Like this?
SELECT rolling.source1,
rolling.source2,
ts,
value
FROM (
select distinct source1,
source2
from rolling
where source1 = 'aaa'
) as x
JOIN rolling
ON rolling.source1 = x.source1
AND rolling.source2 = x.source2
WHERE ts > 1
AND ts < 10
ORDER BY 1,2,3;
---
The fact that there's a Highway to Hell but only a Stairway to Heaven says a
lot about anticipated traffic volume.
>-----Original Message-----
>From: sqlite-users [mailto:sqlite-users-
>[email protected]] On Behalf Of Gerlando Falauto
>Sent: Saturday, 2 February, 2019 15:20
>To: SQLite mailing list
>Subject: Re: [sqlite] Min/Max and skip-scan optimizations
>
>Hi,
>it's me again, struggling with indices once again.

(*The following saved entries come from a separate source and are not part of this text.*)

[config.mk]
export PLATFORM = sky130hd
export DESIGN_NAME = regfile_dump_streamer
export DESIGN_NICKNAME = d
export VERILOG_FILES = /design/src/rtl/mips_debug_pkg.sv /design/src/rtl/word_byte_serializer.sv /design/src/rtl/regfile_dump_streamer.sv
export SDC_FILE = /design/constraint.sdc
export NUM_CORES = 1
export LEC_CHECK = 0
export ABC_AREA = 0
export CORE_UTILIZATION = 45
export DETAILED_ROUTE_END_ITERATION = 7
export HOLD_SLACK_MARGIN = 0.02
export PLACE_DENSITY = 0.77
export SLEW_MARGIN = 20
export SYNTH_ARGS = -nofsm -noshare
export SYNTH_HDL_FRONTEND = slang
export SYNTH_SLANG_ARGS = --single-unit
[constraint.sdc]
create_clock -name i_clock -period 5.82 [get_ports i_clock]
set_input_delay 1.164 -clock i_clock [delete_from_list [all_inputs] [get_ports i_clock]]
set_output_delay 1.164 -clock i_clock [all_outputs]
set_load 0.02 [all_outputs]
[src/rtl/mips_debug_pkg.sv]
// rtl/mips_debug_pkg.sv - shared constants and FSM encoding for the register-file dump streamer
package mips_debug_pkg;

    localparam logic [7:0] SYNC_BYTE_DEF  = 8'hA5;
    localparam int         NUM_REGS_DEF   = 32;
    localparam int         BYTES_PER_WORD = 5;
    localparam int         FRAME_BYTES    = 1 + NUM_REGS_DEF * BYTES_PER_WORD;

    typedef enum logic [2:0] {
        ST_IDLE = 3'd0,
        ST_SYNC = 3'd1,
        ST_LOAD = 3'd2,
        ST_SEND = 3'd3,
        ST_DONE = 3'd4
    } dump_state_t;

endpackage

[src/rtl/word_byte_serializer.sv]
// rtl/word_byte_serializer.sv - emits {index, word[31:24..7:0]} as five bytes over valid/ready
module word_byte_serializer
    import mips_debug_pkg::*;
#(
    parameter int ADDR_W = 5
) (
    input  logic              i_clock,
    input  logic              i_reset,
    input  logic              i_load,
    input  logic [ADDR_W-1:0] i_index,
    input  logic [31:0]       i_word,
    output logic [7:0]        o_tx_data,
    output logic              o_tx_valid,
    input  logic              i_tx_ready,
    output logic              o_last_accept
);

    logic [39:0] r_shift;
    logic [2:0]  r_cnt;
    logic        r_valid;
    logic        w_accept;
    logic        w_last;

    assign w_accept      = r_valid & i_tx_ready;
    assign w_last        = w_accept && (r_cnt == 3'(BYTES_PER_WORD - 1));
    assign o_tx_data     = r_shift[39:32];
    assign o_tx_valid    = r_valid;
    assign o_last_accept = w_last;

    // The outgoing byte is always the top of the shift register, so it only moves on an accept.
    always_ff @(posedge i_clock) begin
        if (i_reset) begin
            r_shift <= '0;
            r_cnt   <= '0;
            r_valid <= 1'b0;
        end else if (i_load) begin
            r_shift <= {{(8-ADDR_W){1'b0}}, i_index, i_word};
            r_cnt   <= '0;
            r_valid <= 1'b1;
        end else if (w_accept) begin
            if (w_last) begin
                r_valid <= 1'b0;
            end else begin
                r_shift <= {r_shift[31:0], 8'h00};
                r_cnt   <= r_cnt + 3'd1;
            end
        end
    end

endmodule

[src/rtl/regfile_dump_streamer.sv]
// rtl/regfile_dump_streamer.sv - walks the register file via a read port and streams a byte frame
module regfile_dump_streamer
    import mips_debug_pkg::*;
#(
    parameter int         NUM_REGS  = NUM_REGS_DEF,
    parameter int         ADDR_W    = 5,
    parameter logic [7:0] SYNC_BYTE = SYNC_BYTE_DEF
) (
    input  logic              i_clock,
    input  logic              i_reset,
    input  logic              i_start,
    output logic              o_busy,
    output logic              o_done,
    output logic [ADDR_W-1:0] o_dbg_addr,
    input  logic [31:0]       i_dbg_data,
    output logic [7:0]        o_tx_data,
    output logic              o_tx_valid,
    input  logic              i_tx_ready
);

    localparam logic [ADDR_W-1:0] LAST_INDEX = ADDR_W'(NUM_REGS - 1);

    dump_state_t       r_state;
    logic [ADDR_W-1:0] r_index;
    logic [ADDR_W-1:0] r_dbg_addr;
    logic              r_busy;
    logic              r_done;
    logic              r_sync_valid;

    logic              w_load;
    logic [7:0]        w_ser_data;
    logic              w_ser_valid;
    logic              w_ser_last;

    assign w_load = (r_state == ST_LOAD);

    word_byte_serializer #(
        .ADDR_W (ADDR_W)
    ) u_serializer (
        .i_clock       (i_clock),
        .i_reset       (i_reset),
        .i_load        (w_load),
        .i_index       (r_index),
        .i_word        (i_dbg_data),
        .o_tx_data     (w_ser_data),
        .o_tx_valid    (w_ser_valid),
        .i_tx_ready    (i_tx_ready),
        .o_last_accept (w_ser_last)
    );

    // SYNC byte and word bytes come from separate registers that are never valid together.
    assign o_tx_valid = r_sync_valid | w_ser_valid;
    assign o_tx_data  = r_sync_valid ? SYNC_BYTE : w_ser_data;
    assign o_busy     = r_busy;
    assign o_done     = r_done;
    assign o_dbg_addr = r_dbg_addr;

    always_ff @(posedge i_clock) begin
        if (i_reset) begin
            r_state      <= ST_IDLE;
            r_index      <= '0;
            r_dbg_addr   <= '0;
            r_busy       <= 1'b0;
            r_done       <= 1'b0;
            r_sync_valid <= 1'b0;
        end else begin
            case (r_state)
                ST_IDLE: begin
                    if (i_start) begin
                        r_state      <= ST_SYNC;
                        r_busy       <= 1'b1;
                        r_index      <= '0;
                        r_dbg_addr   <= '0;
                        r_sync_valid <= 1'b1;
                    end
                end
                ST_SYNC: begin
                    if (r_sync_valid && i_tx_ready) begin
                        r_sync_valid <= 1'b0;
                        r_state      <= ST_LOAD;
                    end
                end
                ST_LOAD: begin
                    r_state <= ST_SEND;
                end
                ST_SEND: begin
                    if (w_ser_last) begin
                        if (r_index == LAST_INDEX) begin
                            r_state <= ST_DONE;
                            r_busy  <= 1'b0;
                            r_done  <= 1'b1;
                        end else begin
                            // Address moves one cycle ahead of the LOAD that samples it.
                            r_index    <= r_index + 1'b1;
                            r_dbg_addr <= r_index + 1'b1;
                            r_state    <= ST_LOAD;
                        end
                    end
                end
                ST_DONE: begin
                    r_done  <= 1'b0;
                    r_state <= ST_IDLE;
                end
                default: begin
                    r_state <= ST_IDLE;
                end
            endcase
        end
    end

endmodule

>What I'm now trying to do is filter on source1 and by range of
>timestamp.
>Results should be naturally ordered by source1, source2,ts.
>
>1)
>
>SELECT source1, source2, ts, value
>FROM rolling
>WHERE source1 = 'aaa'
>AND ts > 1 AND ts < 10;
>
>QUERY PLAN
>`--SEARCH TABLE rolling USING INDEX sources (ANY(source1) AND
>ANY(source2)
>AND ts>? AND ts<?)
>
>This looks pretty OK on the sample dataset.
>For some reason though this doesn't really work like that with the
>real
>dataset (which has an extra index on ts only),
>and that seems to kick in instead of the real index.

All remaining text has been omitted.